Let $k$ be a number field, $S$ be a finite set of places of $k$ containing all the infinite places of $k$, $R_S := \{x \in K : |x|_v \leq 1 \;\forall v \notin S\}$ be the ring of $S$-integers of $k$, and $a_1, \ldots, a_t$ be pairwise distinct elements of $R_S$. For any prime number $p$ and any prime ideal $P$ of $R_S$ lying above $p$, we have that for $i=1,\ldots,t$ it holds $a_i \equiv a_i^\prime$ in $R_S / P$, for some rational integer $a^\prime_i$. Is it true that $a_1^\prime, \ldots, a_t^\prime$ are NOT pairwire distinct only for finitely many prime $p$?
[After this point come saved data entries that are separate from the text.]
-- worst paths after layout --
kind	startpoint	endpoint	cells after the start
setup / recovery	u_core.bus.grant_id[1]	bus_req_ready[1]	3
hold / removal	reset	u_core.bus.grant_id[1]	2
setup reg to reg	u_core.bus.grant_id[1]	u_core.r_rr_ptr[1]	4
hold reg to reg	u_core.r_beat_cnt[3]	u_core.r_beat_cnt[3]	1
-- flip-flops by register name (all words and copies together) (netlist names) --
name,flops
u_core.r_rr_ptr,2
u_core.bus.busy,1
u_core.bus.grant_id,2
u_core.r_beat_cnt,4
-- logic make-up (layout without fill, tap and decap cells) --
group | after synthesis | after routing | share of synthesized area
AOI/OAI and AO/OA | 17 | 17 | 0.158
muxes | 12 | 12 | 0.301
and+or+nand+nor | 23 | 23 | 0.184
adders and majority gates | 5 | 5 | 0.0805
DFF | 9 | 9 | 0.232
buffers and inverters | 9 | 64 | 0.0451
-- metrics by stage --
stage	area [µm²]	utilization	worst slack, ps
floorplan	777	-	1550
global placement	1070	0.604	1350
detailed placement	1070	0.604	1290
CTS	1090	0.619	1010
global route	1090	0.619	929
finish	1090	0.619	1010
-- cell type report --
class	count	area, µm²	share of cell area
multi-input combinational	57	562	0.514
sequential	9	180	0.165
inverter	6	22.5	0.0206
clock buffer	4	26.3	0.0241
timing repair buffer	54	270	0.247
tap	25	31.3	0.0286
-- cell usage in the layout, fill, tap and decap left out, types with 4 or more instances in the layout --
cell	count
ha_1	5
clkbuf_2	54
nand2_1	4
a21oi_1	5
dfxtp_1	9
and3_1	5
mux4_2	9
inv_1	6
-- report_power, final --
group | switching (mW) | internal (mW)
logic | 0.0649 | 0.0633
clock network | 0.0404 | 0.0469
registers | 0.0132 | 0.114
`src/rtl/wb_pkg.sv`:
```
// Shared types and helpers for the write-back stage: source-select encoding,
// load byte-lane masks and load-data formatting.
package wb_pkg;

  typedef enum logic [1:0] {
    WB_ALU = 2'b00,
    WB_MEM = 2'b01,
    WB_PC4 = 2'b10,
    WB_RSV = 2'b11
  } wb_sel_t;

  localparam logic [3:0] MASK_W  = 4'b1111;
  localparam logic [3:0] MASK_H0 = 4'b0011;
  localparam logic [3:0] MASK_H1 = 4'b1100;
  localparam logic [3:0] MASK_B0 = 4'b0001;
  localparam logic [3:0] MASK_B1 = 4'b0010;
  localparam logic [3:0] MASK_B2 = 4'b0100;
  localparam logic [3:0] MASK_B3 = 4'b1000;

  // Lane selection follows the address offset, not the mask bits; unknown
  // masks fall back to the full word.
  function automatic logic [31:0] format_load(
    input logic [31:0] word,
    input logic [3:0]  mask,
    input logic [1:0]  off,
    input logic        unsigned_ld
  );
    logic [7:0]  byte_v;
    logic [15:0] half_v;
    logic [31:0] res;
    byte_v = word[8*off +: 8];
    half_v = word[16*off[1] +: 16];
    case (mask)
      MASK_B0, MASK_B1, MASK_B2, MASK_B3:
        res = unsigned_ld ? {24'b0, byte_v} : {{24{byte_v[7]}}, byte_v};
      MASK_H0, MASK_H1:
        res = unsigned_ld ? {16'b0, half_v} : {{16{half_v[15]}}, half_v};
      default:
        res = word;
    endcase
    return res;
  endfunction

endpackage

```
`src/rtl/wb_regfile_unit_regfile_2r1w.sv`:
```
// Architectural register file: two combinational read ports with write-first
// bypass, one synchronous write port, x0 hardwired to zero.
module regfile_2r1w
  import wb_pkg::*;
#(
  parameter int unsigned XLEN    = 32,
  parameter int unsigned REG_NUM = 32,
  parameter int unsigned AW      = $clog2(REG_NUM)
) (
  input  logic            clk,
  input  logic            rst,
  input  logic            we,
  input  logic [AW-1:0]   waddr,
  input  logic [XLEN-1:0] wdata,
  input  logic [AW-1:0]   raddr1,
  input  logic [AW-1:0]   raddr2,
  output logic [XLEN-1:0] rdata1,
  output logic [XLEN-1:0] rdata2
);

  logic [XLEN-1:0] regs [REG_NUM];

  always_ff @(posedge clk or posedge rst) begin
    if (rst) begin
      for (int unsigned i = 0; i < REG_NUM; i++) begin
        regs[i] <= '0;
      end
    end else if (we && (waddr != '0)) begin
      regs[waddr] <= wdata;
    end
  end

  // Bypass lets ID see the value being retired this cycle without a stall.
  always_comb begin
    rdata1 = regs[raddr1];
    if (raddr1 == '0) begin
      rdata1 = '0;
    end else if (we && (raddr1 == waddr)) begin
      rdata1 = wdata;
    end
  end

  always_comb begin
    rdata2 = regs[raddr2];
    if (raddr2 == '0) begin
      rdata2 = '0;
    end else if (we && (raddr2 == waddr)) begin
      rdata2 = wdata;
    end
  end

endmodule

```
`src/rtl/wb_regfile_unit.sv`:
```
// RV32 write-back stage: load formatting, write-back select, register file
// and the cycle / instret counters consumed by the CSR unit.
module wb_regfile_unit
  import wb_pkg::*;
#(
  parameter int unsigned XLEN    = 32,
  parameter int unsigned REG_NUM = 32,
  parameter int unsigned CNT_W   = 64
) (
  input  logic             clk,
  input  logic             rst,
  input  logic             wb_NoP_en,
  input  logic             wb_RegWEn,
  input  logic [1:0]       wb_WBSel,
  input  logic [4:0]       wb_rd,
  input  logic [XLEN-1:0]  wb_ALU_out,
  input  logic [XLEN-1:0]  wb_ReadData,
  input  logic [3:0]       wb_REB_dm,
  input  logic             wb_Read_Un,
  input  logic [XLEN-1:0]  wb_pc,
  input  logic [4:0]       id_rs1,
  input  logic [4:0]       id_rs2,
  output logic [XLEN-1:0]  id_rs1_data,
  output logic [XLEN-1:0]  id_rs2_data,
  output logic [XLEN-1:0]  wb_wdata,
  output logic             wb_we,
  output logic [CNT_W-1:0] csr_cycle,
  output logic [CNT_W-1:0] csr_instret
);

  logic [XLEN-1:0] load_data;
  wb_sel_t         wb_sel;

  assign wb_sel    = wb_sel_t'(wb_WBSel);
  assign load_data = format_load(wb_ReadData, wb_REB_dm, wb_ALU_out[1:0], wb_Read_Un);

  always_comb begin
    wb_wdata = wb_ALU_out;
    case (wb_sel)
      WB_ALU:  wb_wdata = wb_ALU_out;
      WB_MEM:  wb_wdata = load_data;
      WB_PC4:  wb_wdata = wb_pc + XLEN'(4);
      default: wb_wdata = wb_ALU_out;
    endcase
  end

  assign wb_we = wb_RegWEn & ~wb_NoP_en & (wb_rd != '0);

  regfile_2r1w #(
    .XLEN    (XLEN),
    .REG_NUM (REG_NUM),
    .AW      (5)
  ) u_regfile (
    .clk    (clk),
    .rst    (rst),
    .we     (wb_we),
    .waddr  (wb_rd),
    .wdata  (wb_wdata),
    .raddr1 (id_rs1),
    .raddr2 (id_rs2),
    .rdata1 (id_rs1_data),
    .rdata2 (id_rs2_data)
  );

  // Any non-bubble retires, including stores, branches and writes to x0.
  always_ff @(posedge clk or posedge rst) begin
    if (rst) begin
      csr_cycle   <= '0;
      csr_instret <= '0;
    end else begin
      csr_cycle <= csr_cycle + CNT_W'(1);
      if (!wb_NoP_en) begin
        csr_instret <= csr_instret + CNT_W'(1);
      end
    end
  end

endmodule

```
## config.mk

```make
export PLATFORM = sky130hd
export DESIGN_NAME = multiply_unit
export DESIGN_NICKNAME = d
export VERILOG_FILES = /design/src/rtl/neocore_pkg.sv /design/src/rtl/multiply_unit_mul_core.sv /design/src/rtl/multiply_unit.sv
export SDC_FILE = /design/constraint.sdc
export NUM_CORES = 1
export LEC_CHECK = 0
export ABC_AREA = 1
export BUFFER_PORTS_ARGS = -buffer_cell sky130_fd_sc_hd__buf_4
export CAP_MARGIN = 20
export CORE_ASPECT_RATIO = 1.25
export CORE_UTILIZATION = 60
export DETAILED_ROUTE_END_ITERATION = 8
export GPL_TIMING_DRIVEN = 1
export PLACE_DENSITY = 0.79
export SYNTH_ARGS = -nofsm -noshare
export SYNTH_HDL_FRONTEND = slang
export SYNTH_SLANG_ARGS = --single-unit
```

## constraint.sdc

```tcl
create_clock -name clk -period 0.8 [get_ports clk]
set_input_delay 0.04 -clock clk [delete_from_list [all_inputs] [get_ports clk]]
set_output_delay 0.04 -clock clk [all_outputs]
set_load 0.02 [all_outputs]
```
I think the answer should be YES, but I am stuck on this problem for a while.


For any given choice of any set of distinct, rational integers, solutions to a congruence with some given $S$-integers or not you will only ever have congruences among them for a finite number of primes. For if $a_i'-a_j'\equiv 0$ for infinitely many primes, then $(a_i'-a_j')$ is divisible by an infinite number of prime ideals in $\Bbb Z$, and so it must be the $0$ ideal because number rings have unique factorization (into a finite number of ideals).

But then this divisibility holds for $\mathfrak{p}|(p)$ in $R$, so $(a_i'-a_j')$ is divisible by infinitely many primes, even if we exclude those from the finite set $S$. Hence there are infinitely primes dividing $\mathfrak{a} = (a_i-a_j)$ in $R_S$ and--by multiplying by some non-zero integer, $m$--we produce an ideal of $\mathfrak{a}' = (m(a_i-a_j))\subseteq R$ divisible by infinitely many primes, i.e. $\mathfrak{a}'=0$.

Since $R_S$ is an integral domain $m(a_i-a_j)=0\implies a_i=a_j$, a contradiction.